A nutrition bar has debuted from California-based SNAAK Bar that includes hemp-sourced cannabidiol (CBD) to optimize sports performance, according to Bakery and Snacks. The bars are only sold at five locations in Southern California— including three retailers, a bicycle shop and a personal training facility — and online at the company’s website.
The new product, SNAAC CBD, comes from a partnership between SNAACK Bar and CV Sciences, Inc., and includes the latter’s PlusCBD Oil from agricultural hemp.

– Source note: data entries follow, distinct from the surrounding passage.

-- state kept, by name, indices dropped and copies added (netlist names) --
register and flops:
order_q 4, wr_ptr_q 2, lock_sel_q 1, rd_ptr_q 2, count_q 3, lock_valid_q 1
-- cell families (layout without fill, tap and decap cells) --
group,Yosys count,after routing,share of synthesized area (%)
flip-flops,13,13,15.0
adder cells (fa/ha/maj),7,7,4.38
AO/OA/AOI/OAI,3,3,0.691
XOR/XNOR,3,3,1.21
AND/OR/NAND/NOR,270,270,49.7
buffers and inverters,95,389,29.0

CV Sciences said its product is not psychoactive — it doesn’t make a person high — and is recommended for pain management, sleep, stress, inflammation and mood recovery.
The SNAAC CBD bars come in Chocolate Cherry Almond and Lemon Cream Crisp, both of which contain 15 milligrams of CBD oil from two different formulations. A box of eight 1.6-ounce bars sells for $64, or $8 per bar.
Plenty of products featuring either CBD or tetrahydrocannabinol (THC), which is the psychoactive substance in cannabis, are showing up in the food and beverage space these days, but this is the first nutrition sports bar formulated with CBD oil. This could be the start of a new trend since, as Bakery and Snacks reported, the product is “designed to improve athletic and workout performance through advanced phytocannabinoid nutrition.”
The company claims its new SNAAC CBD bar includes 12 superfoods, including raw and unfiltered honey, almonds, coconut oil, flax seeds, hemp seeds, pink Himalayan salt, chia seeds, baobab fruit, mulberries, cacao, and pea protein. Most of those ingredients carry legitimate health claims, so the combination together in one CBD-infused product could appeal to a wide range of consumers, including athletes.
Analysts believe CBD-infused products have a bright future in all types of foods and beverages, although regulations are still a problem. There’s also a chance some consumers don’t know the difference between THC and CBD. CBD offers no euphoric sensation and is available in places that marijuana is prohibited. Ingesting 15 mg of CBD in bar form may present a more stable, reliable dose for those looking for the medical and therapeutic benefits, but don’t want to take too much.
“We think cannabinoids are going to be a new category of functional ingredients, just like probiotics, omega-3s or flavonoids,” Justin Singer, CEO of cannabinoid supplier Stillwater Brands, recently told Food Dive. “I believe that the wellness side of cannabinoids is far larger than the intoxication side,” he added.
The U.S. Food and Drug Administration is on the lookout for products making unrealistic claims about both CBD and THC, so brands formulating with either cannabis or hemp should be careful about how they market their products. Marijuana-based products have been particularly susceptible. Last year, the agency cracked down on four companies selling marijuana-based supplements that described their products as cancer cures, one of the most problematic — and widespread — unproven claims in the cannabis space.
FDA Commissioner Scott Gottlieb said last fall that substances containing marijuana components would be treated like any others making unproven claims. “We don’t let companies market products that deliberately prey on sick people with baseless claims that their substances can shrink or cure cancer,” he said in a release.